Abstract

Heat and soil moisture stress account for serious abiotic constraint in black gram (Vigna mungo (L.) Hepper) production during spring–summer under Gangetic plains of Eastern India. Concurrence of these two can bring about early completion of phenophases that hampers normal metabolism of legumes by disrupting their defense mechanism, leading to poor seed set. The field experiment was conducted with two different sowing dates as the main plot, soil application of cobalt (Co) as subplots and foliar sprays of potassium (K) and boron (B) either alone or in combination as sub–sub plot treatment in a split–split plot design during spring–summer seasons of 2020 and 2021 with black gram (variety: Pant U 31). The study was aimed at evaluating the impact of sowing time and nutrients application alleviating adversities of abiotic stress during reproductive development of black gram. The March first week sown crop took significantly higher days to complete its life cycle compared to March third week sown one (82.0 vs. 78.2 and 81.8 vs. 78.8). This in turn relatively allowed a broader window for leaf area expansion, flowering, and seed filling in the first crop compared to the second one leading to the attainment of superior yield in the normal sown crop during the consecutive years. Crop growth rate (CGR), net assimilation rate (NAR), pod number per plant, seed yield, and harvest index were significantly higher (p ≤ 0.05) with soil Co @ 4 kg ha−1 and foliar 1.25% K + 0.2% B applications through stress mitigation by stimulating chlorophyll biosynthesis, nitrate reductase activity, proline accumulation, and cell membrane stability, irrespective of the years. Fluctuations in per plant pod number explained about 96 and 94% variations in seed yield through linear regressions in respective years.
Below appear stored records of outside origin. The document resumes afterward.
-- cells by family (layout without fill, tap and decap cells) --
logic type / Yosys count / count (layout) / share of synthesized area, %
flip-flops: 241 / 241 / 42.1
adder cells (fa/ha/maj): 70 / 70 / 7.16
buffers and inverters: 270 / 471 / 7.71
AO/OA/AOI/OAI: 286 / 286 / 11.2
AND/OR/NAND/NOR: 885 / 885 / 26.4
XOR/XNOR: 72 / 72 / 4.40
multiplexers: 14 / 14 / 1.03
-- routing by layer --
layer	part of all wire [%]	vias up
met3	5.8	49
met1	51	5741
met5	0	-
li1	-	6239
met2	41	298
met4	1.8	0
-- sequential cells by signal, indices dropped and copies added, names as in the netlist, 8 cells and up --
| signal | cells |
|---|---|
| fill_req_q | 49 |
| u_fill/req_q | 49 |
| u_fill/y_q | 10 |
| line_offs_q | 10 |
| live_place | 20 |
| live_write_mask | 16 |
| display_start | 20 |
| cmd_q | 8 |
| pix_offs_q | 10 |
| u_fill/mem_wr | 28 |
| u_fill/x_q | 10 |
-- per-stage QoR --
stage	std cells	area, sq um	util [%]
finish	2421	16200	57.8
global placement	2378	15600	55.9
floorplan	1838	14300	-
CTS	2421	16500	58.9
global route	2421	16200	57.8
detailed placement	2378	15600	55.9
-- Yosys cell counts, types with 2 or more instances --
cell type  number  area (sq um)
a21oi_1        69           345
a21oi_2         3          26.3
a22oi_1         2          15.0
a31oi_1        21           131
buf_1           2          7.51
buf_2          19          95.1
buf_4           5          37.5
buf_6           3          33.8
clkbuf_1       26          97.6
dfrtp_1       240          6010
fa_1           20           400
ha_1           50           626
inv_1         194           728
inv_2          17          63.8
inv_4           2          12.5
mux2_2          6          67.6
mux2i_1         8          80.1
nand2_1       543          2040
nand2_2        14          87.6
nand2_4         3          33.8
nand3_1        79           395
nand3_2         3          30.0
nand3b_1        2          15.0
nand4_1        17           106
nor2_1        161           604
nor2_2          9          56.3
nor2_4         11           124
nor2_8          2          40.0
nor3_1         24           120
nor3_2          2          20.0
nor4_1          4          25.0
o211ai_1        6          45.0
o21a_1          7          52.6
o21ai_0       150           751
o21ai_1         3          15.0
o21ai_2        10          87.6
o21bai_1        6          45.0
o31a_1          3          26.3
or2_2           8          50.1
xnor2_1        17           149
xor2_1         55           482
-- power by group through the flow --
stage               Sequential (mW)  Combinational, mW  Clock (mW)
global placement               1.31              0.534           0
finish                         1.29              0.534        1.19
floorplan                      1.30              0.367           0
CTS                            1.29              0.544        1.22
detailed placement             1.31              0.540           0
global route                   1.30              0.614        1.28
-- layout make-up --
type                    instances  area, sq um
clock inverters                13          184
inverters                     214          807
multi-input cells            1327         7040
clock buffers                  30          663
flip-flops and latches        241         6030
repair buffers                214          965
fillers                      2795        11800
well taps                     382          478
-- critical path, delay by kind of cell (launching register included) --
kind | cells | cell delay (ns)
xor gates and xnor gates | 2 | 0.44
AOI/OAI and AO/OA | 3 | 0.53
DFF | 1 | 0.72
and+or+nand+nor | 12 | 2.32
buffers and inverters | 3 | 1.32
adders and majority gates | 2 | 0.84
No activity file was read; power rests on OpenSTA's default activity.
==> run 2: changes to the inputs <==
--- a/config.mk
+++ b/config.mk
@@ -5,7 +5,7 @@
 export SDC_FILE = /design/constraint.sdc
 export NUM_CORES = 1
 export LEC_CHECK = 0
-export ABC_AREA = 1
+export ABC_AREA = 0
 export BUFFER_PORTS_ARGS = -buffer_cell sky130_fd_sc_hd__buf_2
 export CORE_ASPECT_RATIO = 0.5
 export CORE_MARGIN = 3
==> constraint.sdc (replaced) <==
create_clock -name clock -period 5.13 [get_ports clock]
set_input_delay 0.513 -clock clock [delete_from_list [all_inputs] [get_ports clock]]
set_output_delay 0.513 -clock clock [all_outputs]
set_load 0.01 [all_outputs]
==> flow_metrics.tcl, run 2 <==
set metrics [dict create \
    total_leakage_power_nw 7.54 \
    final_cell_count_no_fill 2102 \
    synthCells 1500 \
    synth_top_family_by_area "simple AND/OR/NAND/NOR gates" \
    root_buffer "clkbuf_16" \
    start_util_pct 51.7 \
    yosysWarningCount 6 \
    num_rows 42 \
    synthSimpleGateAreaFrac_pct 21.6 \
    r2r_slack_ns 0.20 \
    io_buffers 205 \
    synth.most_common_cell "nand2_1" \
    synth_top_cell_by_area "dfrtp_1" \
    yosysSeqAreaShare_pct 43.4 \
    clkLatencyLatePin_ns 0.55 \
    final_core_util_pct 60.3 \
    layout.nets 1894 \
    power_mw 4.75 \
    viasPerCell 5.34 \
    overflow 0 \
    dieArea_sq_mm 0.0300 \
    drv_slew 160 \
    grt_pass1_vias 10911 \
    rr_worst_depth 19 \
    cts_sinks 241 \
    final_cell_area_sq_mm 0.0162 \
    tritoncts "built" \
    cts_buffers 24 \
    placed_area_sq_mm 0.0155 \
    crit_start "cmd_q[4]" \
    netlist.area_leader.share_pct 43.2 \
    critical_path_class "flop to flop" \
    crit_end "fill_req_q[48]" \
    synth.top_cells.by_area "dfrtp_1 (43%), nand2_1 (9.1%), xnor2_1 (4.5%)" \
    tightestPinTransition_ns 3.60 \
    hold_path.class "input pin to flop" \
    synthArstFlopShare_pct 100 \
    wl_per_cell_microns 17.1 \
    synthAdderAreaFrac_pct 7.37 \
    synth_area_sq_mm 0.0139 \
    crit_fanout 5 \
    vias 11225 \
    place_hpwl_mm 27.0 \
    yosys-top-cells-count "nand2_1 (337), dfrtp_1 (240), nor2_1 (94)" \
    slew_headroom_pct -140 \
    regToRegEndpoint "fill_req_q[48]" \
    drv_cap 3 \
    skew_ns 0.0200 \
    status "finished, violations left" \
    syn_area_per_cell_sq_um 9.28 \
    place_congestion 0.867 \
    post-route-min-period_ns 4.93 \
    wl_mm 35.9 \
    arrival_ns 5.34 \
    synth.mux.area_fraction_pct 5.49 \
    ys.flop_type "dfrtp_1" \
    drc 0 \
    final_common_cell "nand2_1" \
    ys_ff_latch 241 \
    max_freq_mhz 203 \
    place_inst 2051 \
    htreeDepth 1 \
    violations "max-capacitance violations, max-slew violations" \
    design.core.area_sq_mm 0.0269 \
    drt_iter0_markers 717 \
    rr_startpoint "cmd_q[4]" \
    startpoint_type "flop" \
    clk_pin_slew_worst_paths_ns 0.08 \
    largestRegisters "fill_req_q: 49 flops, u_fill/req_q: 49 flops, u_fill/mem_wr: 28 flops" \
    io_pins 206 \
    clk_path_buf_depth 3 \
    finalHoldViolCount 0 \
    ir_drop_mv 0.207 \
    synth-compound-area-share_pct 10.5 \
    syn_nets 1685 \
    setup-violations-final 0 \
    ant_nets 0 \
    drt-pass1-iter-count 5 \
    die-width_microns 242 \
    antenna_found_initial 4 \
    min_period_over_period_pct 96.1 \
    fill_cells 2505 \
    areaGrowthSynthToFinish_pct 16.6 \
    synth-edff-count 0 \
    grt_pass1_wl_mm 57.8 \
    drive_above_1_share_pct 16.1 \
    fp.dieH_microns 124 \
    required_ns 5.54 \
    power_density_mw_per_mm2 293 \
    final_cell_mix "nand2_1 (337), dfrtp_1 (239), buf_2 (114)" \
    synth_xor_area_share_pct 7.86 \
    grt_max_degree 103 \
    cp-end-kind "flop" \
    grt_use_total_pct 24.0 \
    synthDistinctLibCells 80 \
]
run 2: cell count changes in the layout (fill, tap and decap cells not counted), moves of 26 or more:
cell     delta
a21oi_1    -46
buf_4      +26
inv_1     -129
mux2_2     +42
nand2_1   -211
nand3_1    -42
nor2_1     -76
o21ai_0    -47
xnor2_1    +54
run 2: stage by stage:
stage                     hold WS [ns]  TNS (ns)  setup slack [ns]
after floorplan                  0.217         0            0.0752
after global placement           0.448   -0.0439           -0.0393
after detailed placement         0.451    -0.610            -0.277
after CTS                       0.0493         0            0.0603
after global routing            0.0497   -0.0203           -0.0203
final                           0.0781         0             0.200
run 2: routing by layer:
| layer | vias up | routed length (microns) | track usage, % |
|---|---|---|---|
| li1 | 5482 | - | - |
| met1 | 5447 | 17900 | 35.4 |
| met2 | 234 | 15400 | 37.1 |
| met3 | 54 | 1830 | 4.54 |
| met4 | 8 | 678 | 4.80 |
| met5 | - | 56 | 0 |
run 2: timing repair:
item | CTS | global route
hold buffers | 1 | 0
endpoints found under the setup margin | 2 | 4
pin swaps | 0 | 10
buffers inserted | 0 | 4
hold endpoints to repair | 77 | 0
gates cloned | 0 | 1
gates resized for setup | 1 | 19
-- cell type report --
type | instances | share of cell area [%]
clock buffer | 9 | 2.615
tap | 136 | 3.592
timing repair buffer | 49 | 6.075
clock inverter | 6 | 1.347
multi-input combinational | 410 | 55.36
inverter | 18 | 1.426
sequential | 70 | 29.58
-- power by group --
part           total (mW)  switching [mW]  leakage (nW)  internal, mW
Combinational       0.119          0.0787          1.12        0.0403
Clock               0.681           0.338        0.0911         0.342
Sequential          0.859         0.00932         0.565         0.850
<file path="config.mk">
export PLATFORM = sky130hd
export DESIGN_NAME = dcb_regs
export DESIGN_NICKNAME = d
export VERILOG_FILES = /design/src/dcb_pkg.sv /design/src/dcb_aux_gate.sv /design/src/dcb_regs.sv
export VERILOG_INCLUDE_DIRS = /design/src
export SDC_FILE = /design/constraint.sdc
export NUM_CORES = 1
export LEC_CHECK = 0
export ABC_CLOCK_PERIOD_IN_PS = 2700
export BUFFER_PORTS_ARGS = -buffer_cell sky130_fd_sc_hd__buf_2
export CAP_MARGIN = 10
export CORE_ASPECT_RATIO = 2
export CORE_MARGIN = 2
export CORE_UTILIZATION = 53
export DETAILED_ROUTE_END_ITERATION = 7
export GPL_ROUTABILITY_DRIVEN = 0
export HOLD_SLACK_MARGIN = 0.08
export PLACE_DENSITY = 0.85
export SYNTH_ARGS = -nofsm -noshare
export SYNTH_HDL_FRONTEND = slang
export SYNTH_SLANG_ARGS = --single-unit
</file>
<file path="constraint.sdc">
create_clock -name pclk -period 2.7 [get_ports pclk]
set_input_delay 0.27 -clock pclk [delete_from_list [all_inputs] [get_ports pclk]]
set_output_delay 0.27 -clock pclk [all_outputs]
set_load 0.03 [all_outputs]
</file>
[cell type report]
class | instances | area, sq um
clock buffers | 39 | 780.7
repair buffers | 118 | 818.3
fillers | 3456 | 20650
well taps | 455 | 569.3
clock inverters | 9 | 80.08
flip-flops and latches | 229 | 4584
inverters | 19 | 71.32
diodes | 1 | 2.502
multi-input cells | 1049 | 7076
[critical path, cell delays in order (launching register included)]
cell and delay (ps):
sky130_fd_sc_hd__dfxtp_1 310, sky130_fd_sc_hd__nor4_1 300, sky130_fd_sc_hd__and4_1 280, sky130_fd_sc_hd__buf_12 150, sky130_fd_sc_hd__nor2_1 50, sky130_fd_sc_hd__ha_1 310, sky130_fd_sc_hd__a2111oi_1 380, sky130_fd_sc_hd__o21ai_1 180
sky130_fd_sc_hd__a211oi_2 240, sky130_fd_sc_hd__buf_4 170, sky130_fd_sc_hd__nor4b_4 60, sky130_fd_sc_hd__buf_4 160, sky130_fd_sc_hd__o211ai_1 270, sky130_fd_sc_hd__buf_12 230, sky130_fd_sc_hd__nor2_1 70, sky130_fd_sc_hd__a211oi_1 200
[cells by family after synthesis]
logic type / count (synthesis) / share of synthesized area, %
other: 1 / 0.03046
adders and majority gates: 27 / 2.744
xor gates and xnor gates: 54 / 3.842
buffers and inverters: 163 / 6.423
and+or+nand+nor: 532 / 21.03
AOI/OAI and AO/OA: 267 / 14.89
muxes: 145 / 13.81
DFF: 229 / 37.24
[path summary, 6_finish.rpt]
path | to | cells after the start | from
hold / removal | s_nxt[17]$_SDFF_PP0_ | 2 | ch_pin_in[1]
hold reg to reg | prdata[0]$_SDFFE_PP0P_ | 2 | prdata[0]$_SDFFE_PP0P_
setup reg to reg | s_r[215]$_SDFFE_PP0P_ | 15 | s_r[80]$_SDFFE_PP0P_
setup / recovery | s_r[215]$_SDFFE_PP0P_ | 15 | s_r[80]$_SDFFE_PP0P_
### config.mk
export PLATFORM = sky130hd
export DESIGN_NAME = lsu_core
export DESIGN_NICKNAME = d
export VERILOG_FILES = /design/src/common/lsu_pkg.sv /design/src/hdl/lsu_core.sv
export SDC_FILE = /design/constraint.sdc
export NUM_CORES = 1
export LEC_CHECK = 0
export BUFFER_PORTS_ARGS = -buffer_cell sky130_fd_sc_hd__buf_2
export CORE_ASPECT_RATIO = 0.6
export CORE_MARGIN = 1.5
export CORE_UTILIZATION = 30
export DETAILED_ROUTE_END_ITERATION = 10
export GPL_TIMING_DRIVEN = 0
export PLACE_DENSITY = 0.47
export SLEW_MARGIN = 15
export SYNTH_ARGS = -nofsm -noshare
export SYNTH_HDL_FRONTEND = slang
export SYNTH_SLANG_ARGS = --single-unit
### constraint.sdc
create_clock -name ref_clk -period 12.8 [get_ports ref_clk]
set_input_delay 2.56 -clock ref_clk [delete_from_list [all_inputs] [get_ports ref_clk]]
set_output_delay 2.56 -clock ref_clk [all_outputs]
set_load 0.02 [all_outputs]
Optimum sowing date along with soil Co application combined with foliar K+B sprays manifested immense potential to achieve higher black gram production. In addition, this nutrient schedule proved to be efficient enough to promote satisfactory growth and optimum seed yield of late sown blackgram through relief of stress during the spring–summer season.

Highlights

  • The phenological behavior and yield formation of any crop have a strong correspondence with the prevailing weather conditions throughout its growing period irrespective of the region [1]

  • Heat stress coupled with moisture stress during the reproductive stage of the delayed sown black gram crop (March third week) compelled it to complete the phenophases to some extent earlier than the normal sown one (March first week)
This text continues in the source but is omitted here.